INSTRUCTIONS FOR THE TASK:
Give the data again exactly, from its opening line through the line in which "tns_end_percent: 100" appears.

RECORD EXCERPTS:
══════════════════════════════
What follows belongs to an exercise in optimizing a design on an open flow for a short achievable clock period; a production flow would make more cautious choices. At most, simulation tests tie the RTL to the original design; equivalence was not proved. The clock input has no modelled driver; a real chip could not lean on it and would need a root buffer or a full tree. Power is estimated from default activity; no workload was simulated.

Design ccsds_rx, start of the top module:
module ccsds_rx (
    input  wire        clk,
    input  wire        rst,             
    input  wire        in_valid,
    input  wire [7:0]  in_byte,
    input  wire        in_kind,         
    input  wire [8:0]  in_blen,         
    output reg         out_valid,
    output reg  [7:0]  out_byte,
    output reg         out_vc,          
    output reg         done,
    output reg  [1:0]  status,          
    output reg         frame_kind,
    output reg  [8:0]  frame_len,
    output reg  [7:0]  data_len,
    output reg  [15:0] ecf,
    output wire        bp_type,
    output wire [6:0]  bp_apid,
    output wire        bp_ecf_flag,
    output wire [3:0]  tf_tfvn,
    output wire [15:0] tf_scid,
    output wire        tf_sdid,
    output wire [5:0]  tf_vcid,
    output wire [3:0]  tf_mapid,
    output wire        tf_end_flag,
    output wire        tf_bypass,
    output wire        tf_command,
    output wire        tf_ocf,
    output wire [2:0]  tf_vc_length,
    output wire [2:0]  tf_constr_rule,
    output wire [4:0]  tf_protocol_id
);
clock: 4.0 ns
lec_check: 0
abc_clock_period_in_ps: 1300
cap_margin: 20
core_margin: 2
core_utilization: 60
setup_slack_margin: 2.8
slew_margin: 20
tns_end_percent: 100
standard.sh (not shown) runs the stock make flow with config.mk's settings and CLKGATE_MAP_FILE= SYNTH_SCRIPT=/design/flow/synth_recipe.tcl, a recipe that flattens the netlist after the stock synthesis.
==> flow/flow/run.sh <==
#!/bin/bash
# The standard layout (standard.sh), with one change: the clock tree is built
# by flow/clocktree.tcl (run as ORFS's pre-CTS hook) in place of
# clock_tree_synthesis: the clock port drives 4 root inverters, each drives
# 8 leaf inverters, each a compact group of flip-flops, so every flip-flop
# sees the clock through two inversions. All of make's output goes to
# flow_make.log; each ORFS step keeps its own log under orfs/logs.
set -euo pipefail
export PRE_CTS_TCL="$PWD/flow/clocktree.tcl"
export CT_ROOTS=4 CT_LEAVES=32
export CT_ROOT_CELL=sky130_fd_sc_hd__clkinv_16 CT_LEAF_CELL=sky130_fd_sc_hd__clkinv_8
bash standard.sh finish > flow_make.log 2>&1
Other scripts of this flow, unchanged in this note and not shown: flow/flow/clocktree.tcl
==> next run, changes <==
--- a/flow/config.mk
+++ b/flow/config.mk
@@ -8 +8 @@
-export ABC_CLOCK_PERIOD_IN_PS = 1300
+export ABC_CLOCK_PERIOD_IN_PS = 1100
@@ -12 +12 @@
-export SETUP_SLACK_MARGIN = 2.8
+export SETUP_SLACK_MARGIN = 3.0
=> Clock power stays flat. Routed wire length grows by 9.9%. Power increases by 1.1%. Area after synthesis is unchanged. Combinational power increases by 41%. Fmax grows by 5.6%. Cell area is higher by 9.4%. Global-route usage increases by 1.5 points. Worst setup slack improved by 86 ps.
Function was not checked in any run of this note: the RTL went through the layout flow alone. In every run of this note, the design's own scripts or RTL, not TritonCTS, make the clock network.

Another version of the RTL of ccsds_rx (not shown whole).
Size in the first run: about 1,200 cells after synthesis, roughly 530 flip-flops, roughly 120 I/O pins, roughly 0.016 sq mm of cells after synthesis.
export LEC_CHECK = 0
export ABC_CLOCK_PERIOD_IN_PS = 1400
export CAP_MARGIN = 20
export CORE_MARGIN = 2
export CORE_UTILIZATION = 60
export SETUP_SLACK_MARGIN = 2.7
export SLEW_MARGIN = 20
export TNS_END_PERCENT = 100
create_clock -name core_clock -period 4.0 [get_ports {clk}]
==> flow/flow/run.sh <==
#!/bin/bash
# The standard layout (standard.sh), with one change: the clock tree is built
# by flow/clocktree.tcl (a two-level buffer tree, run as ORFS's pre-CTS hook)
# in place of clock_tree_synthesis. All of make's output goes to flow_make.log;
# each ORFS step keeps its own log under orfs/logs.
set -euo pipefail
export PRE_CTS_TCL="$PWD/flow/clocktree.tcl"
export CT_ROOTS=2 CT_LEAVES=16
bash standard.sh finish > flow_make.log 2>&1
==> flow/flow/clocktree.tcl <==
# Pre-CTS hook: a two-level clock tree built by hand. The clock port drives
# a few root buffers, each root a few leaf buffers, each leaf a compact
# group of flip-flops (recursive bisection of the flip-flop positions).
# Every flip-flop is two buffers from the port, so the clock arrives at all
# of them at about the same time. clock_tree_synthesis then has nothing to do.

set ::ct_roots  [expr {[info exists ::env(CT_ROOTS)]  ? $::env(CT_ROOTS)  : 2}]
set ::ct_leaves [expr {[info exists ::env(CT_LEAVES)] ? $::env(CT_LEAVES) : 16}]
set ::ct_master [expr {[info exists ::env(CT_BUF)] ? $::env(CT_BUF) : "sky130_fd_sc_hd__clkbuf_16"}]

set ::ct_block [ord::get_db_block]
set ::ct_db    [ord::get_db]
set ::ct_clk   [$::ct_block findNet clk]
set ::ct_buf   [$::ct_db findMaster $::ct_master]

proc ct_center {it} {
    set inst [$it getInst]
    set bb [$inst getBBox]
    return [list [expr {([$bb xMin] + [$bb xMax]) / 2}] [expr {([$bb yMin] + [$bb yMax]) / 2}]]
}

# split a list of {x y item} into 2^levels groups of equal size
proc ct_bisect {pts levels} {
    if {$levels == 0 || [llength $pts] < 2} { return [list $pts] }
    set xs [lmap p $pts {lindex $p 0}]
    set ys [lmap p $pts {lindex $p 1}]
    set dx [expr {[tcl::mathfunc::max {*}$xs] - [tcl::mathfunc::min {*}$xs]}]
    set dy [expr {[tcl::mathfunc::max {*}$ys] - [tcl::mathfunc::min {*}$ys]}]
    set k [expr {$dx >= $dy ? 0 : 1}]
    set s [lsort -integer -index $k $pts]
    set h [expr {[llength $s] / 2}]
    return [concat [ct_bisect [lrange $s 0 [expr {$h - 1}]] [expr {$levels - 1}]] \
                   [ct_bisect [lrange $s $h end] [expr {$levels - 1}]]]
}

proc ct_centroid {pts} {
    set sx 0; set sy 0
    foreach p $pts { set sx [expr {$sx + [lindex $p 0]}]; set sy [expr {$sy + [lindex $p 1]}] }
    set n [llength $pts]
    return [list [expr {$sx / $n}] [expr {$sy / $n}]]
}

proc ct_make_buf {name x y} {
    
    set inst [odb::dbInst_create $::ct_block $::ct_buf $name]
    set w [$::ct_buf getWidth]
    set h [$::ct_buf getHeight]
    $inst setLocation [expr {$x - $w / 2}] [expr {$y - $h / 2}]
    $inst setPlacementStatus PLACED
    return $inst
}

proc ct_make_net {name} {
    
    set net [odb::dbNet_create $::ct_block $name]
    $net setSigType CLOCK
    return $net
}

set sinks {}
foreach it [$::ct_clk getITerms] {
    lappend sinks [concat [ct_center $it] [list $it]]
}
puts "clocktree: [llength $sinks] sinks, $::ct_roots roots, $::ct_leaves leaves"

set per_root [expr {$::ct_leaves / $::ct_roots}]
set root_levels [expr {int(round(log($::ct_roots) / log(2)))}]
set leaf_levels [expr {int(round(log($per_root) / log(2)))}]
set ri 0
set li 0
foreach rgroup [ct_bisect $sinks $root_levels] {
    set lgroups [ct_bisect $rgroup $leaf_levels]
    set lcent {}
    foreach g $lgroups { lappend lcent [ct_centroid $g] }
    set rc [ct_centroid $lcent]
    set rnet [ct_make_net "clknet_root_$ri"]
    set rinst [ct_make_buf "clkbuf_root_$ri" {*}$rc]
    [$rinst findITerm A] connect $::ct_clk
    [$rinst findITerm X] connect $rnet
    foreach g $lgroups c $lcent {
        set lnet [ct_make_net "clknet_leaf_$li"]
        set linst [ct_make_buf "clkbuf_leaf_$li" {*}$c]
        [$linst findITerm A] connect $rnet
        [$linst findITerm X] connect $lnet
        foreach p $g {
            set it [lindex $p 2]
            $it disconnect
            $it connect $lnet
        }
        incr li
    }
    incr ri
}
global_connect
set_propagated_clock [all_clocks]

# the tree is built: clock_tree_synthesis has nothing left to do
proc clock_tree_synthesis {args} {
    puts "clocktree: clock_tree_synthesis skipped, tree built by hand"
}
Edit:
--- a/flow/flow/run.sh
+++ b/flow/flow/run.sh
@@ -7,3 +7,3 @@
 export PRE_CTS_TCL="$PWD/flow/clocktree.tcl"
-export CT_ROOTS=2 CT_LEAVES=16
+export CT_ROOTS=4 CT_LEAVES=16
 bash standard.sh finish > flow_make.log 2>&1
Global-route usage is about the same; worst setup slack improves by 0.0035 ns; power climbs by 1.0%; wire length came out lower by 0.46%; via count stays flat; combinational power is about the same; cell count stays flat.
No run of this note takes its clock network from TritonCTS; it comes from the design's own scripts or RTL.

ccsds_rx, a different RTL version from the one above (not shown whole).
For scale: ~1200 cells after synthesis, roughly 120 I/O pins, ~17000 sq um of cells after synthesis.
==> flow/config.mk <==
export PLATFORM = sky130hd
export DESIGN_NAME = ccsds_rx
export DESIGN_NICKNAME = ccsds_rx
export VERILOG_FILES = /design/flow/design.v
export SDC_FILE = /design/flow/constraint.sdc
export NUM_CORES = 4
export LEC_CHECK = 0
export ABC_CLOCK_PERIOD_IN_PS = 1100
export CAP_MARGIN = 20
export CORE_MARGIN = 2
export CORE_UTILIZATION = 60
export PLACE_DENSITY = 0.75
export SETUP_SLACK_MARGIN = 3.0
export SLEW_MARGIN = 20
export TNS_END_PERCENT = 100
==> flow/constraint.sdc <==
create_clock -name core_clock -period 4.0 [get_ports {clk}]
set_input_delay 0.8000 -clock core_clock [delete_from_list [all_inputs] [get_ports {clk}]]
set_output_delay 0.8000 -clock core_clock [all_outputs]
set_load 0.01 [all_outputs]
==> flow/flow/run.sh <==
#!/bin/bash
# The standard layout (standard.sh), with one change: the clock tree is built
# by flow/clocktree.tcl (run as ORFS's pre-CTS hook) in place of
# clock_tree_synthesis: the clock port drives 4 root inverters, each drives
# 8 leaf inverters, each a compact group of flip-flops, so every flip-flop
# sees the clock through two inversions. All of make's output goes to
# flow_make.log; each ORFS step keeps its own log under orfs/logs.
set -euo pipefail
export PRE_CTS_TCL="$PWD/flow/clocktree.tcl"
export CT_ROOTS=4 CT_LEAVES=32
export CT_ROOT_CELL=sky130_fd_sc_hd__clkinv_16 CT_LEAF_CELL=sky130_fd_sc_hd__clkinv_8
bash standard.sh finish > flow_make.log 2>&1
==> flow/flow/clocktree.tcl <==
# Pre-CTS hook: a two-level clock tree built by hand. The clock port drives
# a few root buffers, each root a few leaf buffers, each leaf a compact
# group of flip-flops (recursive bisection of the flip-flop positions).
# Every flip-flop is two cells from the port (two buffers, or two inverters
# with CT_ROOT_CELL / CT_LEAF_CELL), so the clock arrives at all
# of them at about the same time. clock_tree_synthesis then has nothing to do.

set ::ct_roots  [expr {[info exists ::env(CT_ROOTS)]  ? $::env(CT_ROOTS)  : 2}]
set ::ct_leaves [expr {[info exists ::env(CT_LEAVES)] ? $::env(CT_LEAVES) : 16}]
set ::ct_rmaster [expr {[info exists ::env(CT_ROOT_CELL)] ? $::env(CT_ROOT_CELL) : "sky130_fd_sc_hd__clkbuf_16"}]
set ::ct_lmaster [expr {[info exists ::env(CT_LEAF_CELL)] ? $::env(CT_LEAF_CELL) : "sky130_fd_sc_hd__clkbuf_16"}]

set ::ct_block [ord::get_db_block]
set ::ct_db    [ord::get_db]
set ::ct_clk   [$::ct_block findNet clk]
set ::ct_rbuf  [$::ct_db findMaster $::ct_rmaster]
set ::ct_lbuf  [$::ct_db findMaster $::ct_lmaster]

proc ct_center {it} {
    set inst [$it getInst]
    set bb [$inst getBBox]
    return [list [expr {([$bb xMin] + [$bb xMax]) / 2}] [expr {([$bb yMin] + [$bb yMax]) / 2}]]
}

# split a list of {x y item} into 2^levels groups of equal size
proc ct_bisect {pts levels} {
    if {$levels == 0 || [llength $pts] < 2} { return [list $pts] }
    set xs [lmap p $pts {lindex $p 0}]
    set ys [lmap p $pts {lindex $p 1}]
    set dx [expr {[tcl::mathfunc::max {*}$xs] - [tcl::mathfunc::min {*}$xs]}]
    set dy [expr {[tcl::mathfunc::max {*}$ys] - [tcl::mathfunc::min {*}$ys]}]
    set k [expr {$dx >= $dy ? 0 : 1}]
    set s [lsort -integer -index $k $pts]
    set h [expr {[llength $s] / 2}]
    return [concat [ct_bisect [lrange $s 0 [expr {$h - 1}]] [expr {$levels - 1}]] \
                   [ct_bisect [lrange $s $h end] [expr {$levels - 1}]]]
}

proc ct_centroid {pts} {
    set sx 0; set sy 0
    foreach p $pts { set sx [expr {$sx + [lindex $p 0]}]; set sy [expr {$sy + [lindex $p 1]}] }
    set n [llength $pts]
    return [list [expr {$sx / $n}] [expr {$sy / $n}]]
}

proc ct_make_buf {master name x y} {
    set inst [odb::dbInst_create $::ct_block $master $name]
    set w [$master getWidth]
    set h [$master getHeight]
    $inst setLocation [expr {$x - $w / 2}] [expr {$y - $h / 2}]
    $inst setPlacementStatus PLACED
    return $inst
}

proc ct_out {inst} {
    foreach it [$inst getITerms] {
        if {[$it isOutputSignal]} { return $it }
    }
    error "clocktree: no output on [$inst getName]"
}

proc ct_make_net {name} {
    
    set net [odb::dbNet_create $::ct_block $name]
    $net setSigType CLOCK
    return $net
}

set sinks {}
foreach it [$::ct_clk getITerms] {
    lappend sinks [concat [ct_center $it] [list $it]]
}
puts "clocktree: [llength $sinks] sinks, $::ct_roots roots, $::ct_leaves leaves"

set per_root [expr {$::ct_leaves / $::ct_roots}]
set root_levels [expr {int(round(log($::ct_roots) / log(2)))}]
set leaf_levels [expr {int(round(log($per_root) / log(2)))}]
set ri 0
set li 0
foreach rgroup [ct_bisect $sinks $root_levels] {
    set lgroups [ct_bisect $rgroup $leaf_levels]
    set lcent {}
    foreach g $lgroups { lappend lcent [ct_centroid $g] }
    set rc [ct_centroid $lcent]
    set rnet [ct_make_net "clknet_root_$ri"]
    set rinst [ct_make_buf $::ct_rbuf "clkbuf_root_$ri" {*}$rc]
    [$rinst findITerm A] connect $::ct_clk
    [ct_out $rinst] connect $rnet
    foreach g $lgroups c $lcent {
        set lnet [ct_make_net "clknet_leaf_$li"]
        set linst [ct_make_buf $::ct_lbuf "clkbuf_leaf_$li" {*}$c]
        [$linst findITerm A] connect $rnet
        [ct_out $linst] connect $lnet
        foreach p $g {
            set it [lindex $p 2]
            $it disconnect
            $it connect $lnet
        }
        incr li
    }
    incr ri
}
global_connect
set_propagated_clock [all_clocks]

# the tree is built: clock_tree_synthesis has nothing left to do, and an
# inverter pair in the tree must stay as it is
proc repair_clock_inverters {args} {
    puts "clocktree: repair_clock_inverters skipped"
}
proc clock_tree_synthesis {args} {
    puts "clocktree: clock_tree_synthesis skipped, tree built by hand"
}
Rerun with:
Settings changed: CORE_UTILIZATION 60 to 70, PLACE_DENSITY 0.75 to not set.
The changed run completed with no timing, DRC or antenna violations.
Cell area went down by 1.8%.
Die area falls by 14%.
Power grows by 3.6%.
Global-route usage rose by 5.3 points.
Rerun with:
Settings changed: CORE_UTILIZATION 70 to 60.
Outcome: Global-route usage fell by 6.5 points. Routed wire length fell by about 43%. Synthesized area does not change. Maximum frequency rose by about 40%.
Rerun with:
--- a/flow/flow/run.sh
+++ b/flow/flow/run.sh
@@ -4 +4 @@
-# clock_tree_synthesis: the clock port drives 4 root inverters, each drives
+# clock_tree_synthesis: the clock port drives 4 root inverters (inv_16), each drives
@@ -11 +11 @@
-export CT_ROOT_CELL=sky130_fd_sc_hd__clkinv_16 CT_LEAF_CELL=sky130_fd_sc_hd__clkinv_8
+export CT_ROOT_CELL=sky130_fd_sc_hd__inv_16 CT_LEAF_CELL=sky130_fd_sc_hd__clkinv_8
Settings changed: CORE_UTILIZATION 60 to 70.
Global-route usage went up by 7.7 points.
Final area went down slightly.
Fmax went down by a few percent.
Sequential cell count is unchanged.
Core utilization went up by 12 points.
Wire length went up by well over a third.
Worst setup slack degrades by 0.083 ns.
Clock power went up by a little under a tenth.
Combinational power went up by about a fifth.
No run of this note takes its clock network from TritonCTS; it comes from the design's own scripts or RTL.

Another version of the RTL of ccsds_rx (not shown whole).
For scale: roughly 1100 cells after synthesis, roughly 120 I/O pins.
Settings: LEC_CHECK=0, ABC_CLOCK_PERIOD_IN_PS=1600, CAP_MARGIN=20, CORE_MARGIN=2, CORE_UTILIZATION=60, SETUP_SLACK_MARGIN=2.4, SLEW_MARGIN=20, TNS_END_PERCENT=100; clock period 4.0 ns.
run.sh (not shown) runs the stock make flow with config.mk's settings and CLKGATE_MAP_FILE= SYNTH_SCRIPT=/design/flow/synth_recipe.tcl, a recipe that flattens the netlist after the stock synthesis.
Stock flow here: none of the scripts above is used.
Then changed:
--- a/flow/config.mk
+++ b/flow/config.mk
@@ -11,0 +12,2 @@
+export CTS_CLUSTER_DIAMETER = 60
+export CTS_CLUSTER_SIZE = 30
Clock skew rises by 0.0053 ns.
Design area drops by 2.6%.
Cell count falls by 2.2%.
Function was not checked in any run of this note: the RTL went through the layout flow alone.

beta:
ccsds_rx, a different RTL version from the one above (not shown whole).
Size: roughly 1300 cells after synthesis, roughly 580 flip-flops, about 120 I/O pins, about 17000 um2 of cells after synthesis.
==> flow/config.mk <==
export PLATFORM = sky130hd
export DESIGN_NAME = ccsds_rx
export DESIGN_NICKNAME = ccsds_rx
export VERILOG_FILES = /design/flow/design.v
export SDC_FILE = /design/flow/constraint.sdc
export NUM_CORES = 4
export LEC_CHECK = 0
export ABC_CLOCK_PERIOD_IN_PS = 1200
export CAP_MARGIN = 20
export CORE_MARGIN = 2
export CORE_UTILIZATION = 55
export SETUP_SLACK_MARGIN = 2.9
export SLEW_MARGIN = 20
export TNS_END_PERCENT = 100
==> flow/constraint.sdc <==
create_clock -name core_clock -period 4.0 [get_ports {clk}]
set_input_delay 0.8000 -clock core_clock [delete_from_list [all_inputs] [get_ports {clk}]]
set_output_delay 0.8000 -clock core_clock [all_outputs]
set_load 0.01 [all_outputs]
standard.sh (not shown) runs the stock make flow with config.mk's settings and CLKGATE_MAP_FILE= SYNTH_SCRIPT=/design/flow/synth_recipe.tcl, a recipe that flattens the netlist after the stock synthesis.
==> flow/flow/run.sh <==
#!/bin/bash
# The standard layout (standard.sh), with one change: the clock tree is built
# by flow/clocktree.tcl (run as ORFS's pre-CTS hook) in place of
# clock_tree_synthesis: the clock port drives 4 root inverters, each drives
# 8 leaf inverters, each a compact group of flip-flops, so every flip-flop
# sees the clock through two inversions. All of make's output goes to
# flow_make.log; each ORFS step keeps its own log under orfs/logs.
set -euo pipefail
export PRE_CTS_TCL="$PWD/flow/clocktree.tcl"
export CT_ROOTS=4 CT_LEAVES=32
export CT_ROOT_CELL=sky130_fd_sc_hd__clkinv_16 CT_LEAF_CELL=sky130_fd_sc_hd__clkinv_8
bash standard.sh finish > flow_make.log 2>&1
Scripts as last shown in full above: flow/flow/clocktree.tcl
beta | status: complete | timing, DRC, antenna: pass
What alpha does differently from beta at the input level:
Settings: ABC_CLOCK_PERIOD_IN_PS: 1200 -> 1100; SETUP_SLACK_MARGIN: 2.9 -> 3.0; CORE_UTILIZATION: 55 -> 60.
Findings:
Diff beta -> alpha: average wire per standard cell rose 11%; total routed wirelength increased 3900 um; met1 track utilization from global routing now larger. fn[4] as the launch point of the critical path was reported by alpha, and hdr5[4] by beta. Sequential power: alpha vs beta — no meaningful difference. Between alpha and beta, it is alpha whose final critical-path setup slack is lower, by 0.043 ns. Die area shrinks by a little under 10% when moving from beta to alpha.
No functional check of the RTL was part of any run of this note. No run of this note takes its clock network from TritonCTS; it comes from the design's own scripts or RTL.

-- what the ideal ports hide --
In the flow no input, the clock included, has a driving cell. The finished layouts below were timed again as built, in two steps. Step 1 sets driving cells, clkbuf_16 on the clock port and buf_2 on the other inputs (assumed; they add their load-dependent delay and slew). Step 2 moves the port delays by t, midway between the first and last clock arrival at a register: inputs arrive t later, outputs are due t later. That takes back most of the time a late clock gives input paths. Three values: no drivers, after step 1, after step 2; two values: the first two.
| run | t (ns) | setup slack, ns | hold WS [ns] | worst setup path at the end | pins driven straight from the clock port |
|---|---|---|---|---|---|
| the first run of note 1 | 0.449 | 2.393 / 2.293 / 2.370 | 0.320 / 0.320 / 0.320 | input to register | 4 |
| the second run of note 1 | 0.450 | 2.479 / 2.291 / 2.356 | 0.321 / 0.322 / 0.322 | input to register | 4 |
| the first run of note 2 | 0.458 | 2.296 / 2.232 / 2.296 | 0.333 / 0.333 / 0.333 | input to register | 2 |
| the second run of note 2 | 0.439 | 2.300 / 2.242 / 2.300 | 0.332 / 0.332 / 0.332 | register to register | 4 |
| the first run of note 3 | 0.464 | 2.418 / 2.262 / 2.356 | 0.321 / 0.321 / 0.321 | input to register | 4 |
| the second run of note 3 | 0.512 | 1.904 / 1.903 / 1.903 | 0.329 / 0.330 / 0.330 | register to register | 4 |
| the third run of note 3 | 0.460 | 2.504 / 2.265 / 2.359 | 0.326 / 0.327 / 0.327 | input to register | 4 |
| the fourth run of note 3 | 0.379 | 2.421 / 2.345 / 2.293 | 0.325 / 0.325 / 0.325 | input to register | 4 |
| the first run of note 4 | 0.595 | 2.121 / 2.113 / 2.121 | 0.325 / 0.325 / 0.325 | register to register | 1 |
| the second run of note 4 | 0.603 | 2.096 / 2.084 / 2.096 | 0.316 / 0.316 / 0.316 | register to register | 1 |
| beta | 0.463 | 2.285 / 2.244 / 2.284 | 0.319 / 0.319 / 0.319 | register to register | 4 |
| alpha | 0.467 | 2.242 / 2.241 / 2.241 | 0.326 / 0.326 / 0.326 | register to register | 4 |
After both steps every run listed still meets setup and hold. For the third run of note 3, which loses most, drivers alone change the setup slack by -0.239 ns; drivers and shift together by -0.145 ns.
══════════════════════════════
OUTPUT:
What follows belongs to an exercise in optimizing a design on an open flow for a short achievable clock period; a production flow would make more cautious choices. At most, simulation tests tie the RTL to the original design; equivalence was not proved. The clock input has no modelled driver; a real chip could not lean on it and would need a root buffer or a full tree. Power is estimated from default activity; no workload was simulated.

Design ccsds_rx, start of the top module:
module ccsds_rx (
    input  wire        clk,
    input  wire        rst,             
    input  wire        in_valid,
    input  wire [7:0]  in_byte,
    input  wire        in_kind,         
    input  wire [8:0]  in_blen,         
    output reg         out_valid,
    output reg  [7:0]  out_byte,
    output reg         out_vc,          
    output reg         done,
    output reg  [1:0]  status,          
    output reg         frame_kind,
    output reg  [8:0]  frame_len,
    output reg  [7:0]  data_len,
    output reg  [15:0] ecf,
    output wire        bp_type,
    output wire [6:0]  bp_apid,
    output wire        bp_ecf_flag,
    output wire [3:0]  tf_tfvn,
    output wire [15:0] tf_scid,
    output wire        tf_sdid,
    output wire [5:0]  tf_vcid,
    output wire [3:0]  tf_mapid,
    output wire        tf_end_flag,
    output wire        tf_bypass,
    output wire        tf_command,
    output wire        tf_ocf,
    output wire [2:0]  tf_vc_length,
    output wire [2:0]  tf_constr_rule,
    output wire [4:0]  tf_protocol_id
);
clock: 4.0 ns
lec_check: 0
abc_clock_period_in_ps: 1300
cap_margin: 20
core_margin: 2
core_utilization: 60
setup_slack_margin: 2.8
slew_margin: 20
tns_end_percent: 100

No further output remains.